*Task material*
+--

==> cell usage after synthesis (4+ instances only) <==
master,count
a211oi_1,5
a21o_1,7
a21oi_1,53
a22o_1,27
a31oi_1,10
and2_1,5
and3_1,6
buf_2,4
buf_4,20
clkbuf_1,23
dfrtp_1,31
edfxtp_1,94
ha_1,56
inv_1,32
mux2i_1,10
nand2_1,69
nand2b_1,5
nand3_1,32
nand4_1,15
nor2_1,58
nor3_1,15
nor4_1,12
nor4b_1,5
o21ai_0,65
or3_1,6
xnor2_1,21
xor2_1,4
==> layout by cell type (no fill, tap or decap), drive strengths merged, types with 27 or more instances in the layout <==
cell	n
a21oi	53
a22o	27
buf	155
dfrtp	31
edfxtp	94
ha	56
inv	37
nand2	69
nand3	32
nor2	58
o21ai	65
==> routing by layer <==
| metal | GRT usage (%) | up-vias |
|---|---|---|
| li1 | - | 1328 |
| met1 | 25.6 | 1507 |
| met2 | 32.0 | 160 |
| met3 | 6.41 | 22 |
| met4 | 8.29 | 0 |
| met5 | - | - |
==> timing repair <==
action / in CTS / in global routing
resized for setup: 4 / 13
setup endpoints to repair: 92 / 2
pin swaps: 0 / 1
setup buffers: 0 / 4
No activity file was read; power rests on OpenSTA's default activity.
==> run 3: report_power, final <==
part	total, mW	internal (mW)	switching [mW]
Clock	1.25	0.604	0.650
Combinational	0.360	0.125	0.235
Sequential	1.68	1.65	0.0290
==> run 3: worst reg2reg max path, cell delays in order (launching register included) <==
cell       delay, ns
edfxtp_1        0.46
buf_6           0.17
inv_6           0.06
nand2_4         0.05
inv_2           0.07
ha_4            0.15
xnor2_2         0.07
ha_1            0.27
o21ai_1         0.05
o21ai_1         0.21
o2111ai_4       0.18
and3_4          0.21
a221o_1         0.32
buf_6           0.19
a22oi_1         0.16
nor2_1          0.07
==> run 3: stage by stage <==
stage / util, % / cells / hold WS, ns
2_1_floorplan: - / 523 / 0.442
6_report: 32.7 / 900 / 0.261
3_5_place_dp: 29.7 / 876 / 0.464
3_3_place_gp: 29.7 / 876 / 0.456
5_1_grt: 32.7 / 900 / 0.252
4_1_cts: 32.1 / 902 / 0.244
### config.mk
export PLATFORM = sky130hd
export DESIGN_NAME = ogrr_queue
export DESIGN_NICKNAME = d
export VERILOG_FILES = /design/src/sv/ogrr_pkg.sv /design/src/sv/ogrr_queue.sv
export SDC_FILE = /design/constraint.sdc
export NUM_CORES = 1
export LEC_CHECK = 0
export ABC_AREA = 1
export BUFFER_PORTS_ARGS = -buffer_cell sky130_fd_sc_hd__buf_2
export CORE_MARGIN = 1.5
export CORE_UTILIZATION = 35
export DETAILED_ROUTE_END_ITERATION = 6
export MAX_ROUTING_LAYER = met4
export PLACE_DENSITY_LB_ADDON = 0.05
export SLEW_MARGIN = 40
export SYNTH_ARGS = -nofsm -noshare
export SYNTH_HDL_FRONTEND = slang
export SYNTH_SLANG_ARGS = --single-unit
### constraint.sdc
create_clock -name aclk -period 13.9 [get_ports aclk]
set_input_delay 2.085 -clock aclk [delete_from_list [all_inputs] [get_ports aclk]]
set_output_delay 2.085 -clock aclk [all_outputs]
set_load 0.005 [all_outputs]
### src/sv/ogrr_pkg.sv
// Shared types, constants and the sine table for the occupancy grid ray range block.
// No dependencies; every module of the block imports it.
package ogrr_pkg;

    localparam int MAP_CELLS        = 65536;
    localparam int SINE_TABLE_DEPTH = 1024;
    localparam int MAP_AW           = $clog2(MAP_CELLS);
    localparam int SIN_AW           = $clog2(SINE_TABLE_DEPTH + 1);
    localparam int LIM_W            = 21;
    localparam int Q_DEPTH          = 2;
    localparam int Q_AW             = 1;

    localparam longint unsigned HALF_PI_Q30 = 64'd1686629713;

    localparam logic signed [31:0] HIT_BACKOFF   = 32'sd1311;
    localparam logic signed [31:0] LIMIT_BACKOFF = 32'sd6554;
    localparam logic signed [31:0] OFF_DEPTH     = -32'sd65536;

    localparam logic [1:0] ST_HIT    = 2'd0;
    localparam logic [1:0] ST_LIMIT  = 2'd1;
    localparam logic [1:0] ST_OFFMAP = 2'd2;

    localparam logic FUNC_WRITE = 1'b0;
    localparam logic FUNC_RAY   = 1'b1;

    localparam logic [2:0] REG_ORIGIN_X    = 3'd0;
    localparam logic [2:0] REG_ORIGIN_Y    = 3'd1;
    localparam logic [2:0] REG_CELL_SIZE   = 3'd2;
    localparam logic [2:0] REG_CELLS_PER_M = 3'd3;
    localparam logic [2:0] REG_MAP_WIDTH   = 3'd4;
    localparam logic [2:0] REG_MAP_CELLS   = 3'd5;
    localparam logic [2:0] REG_RANGE_LIMIT = 3'd6;

    typedef struct packed {
        logic               func;
        logic        [15:0] cell_index;
        logic signed [7:0]  cell_value;
        logic signed [31:0] pos_x;
        logic signed [31:0] pos_y;
        logic        [15:0] heading;
    } ogrr_in_t;

    typedef struct packed {
        logic signed [31:0] depth;
        logic        [1:0]  status;
    } ogrr_out_t;

    typedef struct packed {
        logic signed [31:0] origin_x;
        logic signed [31:0] origin_y;
        logic        [30:0] cell_size;
        logic        [30:0] cells_per_meter;
        logic        [15:0] map_width;
        logic        [16:0] map_cells;
        logic        [30:0] range_limit;
    } ogrr_cfg_t;

    // classified item handed from the front to the back
    typedef struct packed {
        logic               is_ray;
        logic        [15:0] cell_index;
        logic               occupied;
        logic signed [31:0] pos_x;
        logic signed [31:0] pos_y;
        logic signed [17:0] sin_q16;
        logic signed [17:0] cos_q16;
    } ogrr_cmd_t;

    typedef struct packed {
        logic clearing;
    } ogrr_back_status_t;

    typedef struct packed {
        logic        ok;
        logic [33:0] coord;
    } ogrr_coord_t;

    typedef logic [16:0] sine_rom_t [0:SINE_TABLE_DEPTH];

    function automatic logic [16:0] sine_q16(input logic [63:0] x);
        logic [63:0] x2;
        logic [63:0] term;
        longint      sum;
        x2   = (x * x) >> 30;
        term = x;
        sum  = longint'(x);
        for (int n = 1; n <= 6; n++) begin
            term = (term * x2) >> 30;
            term = term / 64'((2 * n) * (2 * n + 1));
            if ((n % 2) == 1) begin
                sum = sum - longint'(term);
            end else begin
                sum = sum + longint'(term);
            end
        end
        if (sum < 0) begin
            sum = 0;
        end
        sum = (sum + 8192) / 16384;
        if (sum > 65536) begin
            sum = 65536;
        end
        return 17'(sum);
    endfunction

    function automatic sine_rom_t build_sine_rom();
        sine_rom_t rom;
        for (int k = 0; k <= SINE_TABLE_DEPTH; k++) begin
            rom[k] = sine_q16((64'(k) * HALF_PI_Q30) / 64'(SINE_TABLE_DEPTH));
        end
        return rom;
    endfunction

    localparam sine_rom_t SINE_ROM = build_sine_rom();

    // offset along one axis: length times trig, magnitude truncated
    function automatic logic signed [32:0] scale_trig(input logic [31:0] len,
                                                       input logic signed [17:0] t);
        logic [16:0] mag;
        logic [48:0] prod;
        logic [32:0] off;
        mag  = t[17] ? 17'(-t) : 17'(t);
        prod = 49'(len) * 49'(mag);
        off  = {1'b0, prod[47:16]};
        return t[17] ? -$signed(off) : $signed(off);
    endfunction

    // cell coordinate, toward zero; negative point is off-map unless it truncates to 0
    // the product wraps at 64 bits before the shift
    function automatic ogrr_coord_t cell_coord(input logic signed [34:0] d,
                                               input logic [30:0] cpm);
        logic [34:0] mag;
        logic [63:0] prod;
        ogrr_coord_t r;
        mag  = d[34] ? 35'(-d) : 35'(d);
        prod = 64'(mag) * 64'(cpm);
        r.coord = d[34] ? 34'd0 : {2'b00, prod[63:32]};
        r.ok    = !d[34] || (prod[63:32] == 32'd0);
        return r;
    endfunction

endpackage
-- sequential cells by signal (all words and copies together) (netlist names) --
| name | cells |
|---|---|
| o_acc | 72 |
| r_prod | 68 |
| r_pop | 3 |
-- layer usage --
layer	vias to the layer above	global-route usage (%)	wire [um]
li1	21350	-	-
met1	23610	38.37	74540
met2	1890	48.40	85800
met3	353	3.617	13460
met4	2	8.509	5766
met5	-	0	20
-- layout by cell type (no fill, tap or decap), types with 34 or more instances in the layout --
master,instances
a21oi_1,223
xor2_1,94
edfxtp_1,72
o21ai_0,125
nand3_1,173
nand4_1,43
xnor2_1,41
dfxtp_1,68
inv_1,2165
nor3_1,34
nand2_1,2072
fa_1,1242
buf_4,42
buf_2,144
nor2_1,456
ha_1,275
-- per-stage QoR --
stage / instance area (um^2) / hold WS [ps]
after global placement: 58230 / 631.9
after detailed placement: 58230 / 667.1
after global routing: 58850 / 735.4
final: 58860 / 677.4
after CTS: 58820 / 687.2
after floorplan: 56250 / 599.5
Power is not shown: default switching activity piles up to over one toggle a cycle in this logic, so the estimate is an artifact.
<file path="config.mk">
export PLATFORM = sky130hd
export DESIGN_NAME = ppta_cordic
export DESIGN_NICKNAME = d
export VERILOG_FILES = /design/src/sv/ppta_pkg.sv /design/src/sv/ppta_cordic.sv
export SDC_FILE = /design/constraint.sdc
export NUM_CORES = 1
export LEC_CHECK = 0
export BUFFER_PORTS_ARGS = -buffer_cell sky130_fd_sc_hd__buf_2
export CORE_UTILIZATION = 42
export CTS_CLUSTER_DIAMETER = 40
export CTS_CLUSTER_SIZE = 25
export DETAILED_ROUTE_END_ITERATION = 10
export PLACE_DENSITY_LB_ADDON = 0.25
export SYNTH_ARGS = -nofsm -noshare
export SYNTH_HDL_FRONTEND = slang
export SYNTH_SLANG_ARGS = --single-unit
</file>
<file path="constraint.sdc">
create_clock -name i_clk -period 7.02 [get_ports i_clk]
set_clock_uncertainty 0.1 [all_clocks]
set_input_delay 1.404 -clock i_clk [delete_from_list [all_inputs] [get_ports i_clk]]
set_output_delay 1.404 -clock i_clk [all_outputs]
set_load 0.01 [all_outputs]
</file>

+--

*Work required*
Output exactly one stretch of the listing: from the line containing "3_5_place_dp: 29.7 / 876 / 0.464" through the line containing "5_1_grt: 32.7 / 900 / 0.252", both end lines included.

*Solved exercise*
3_5_place_dp: 29.7 / 876 / 0.464
3_3_place_gp: 29.7 / 876 / 0.456
5_1_grt: 32.7 / 900 / 0.252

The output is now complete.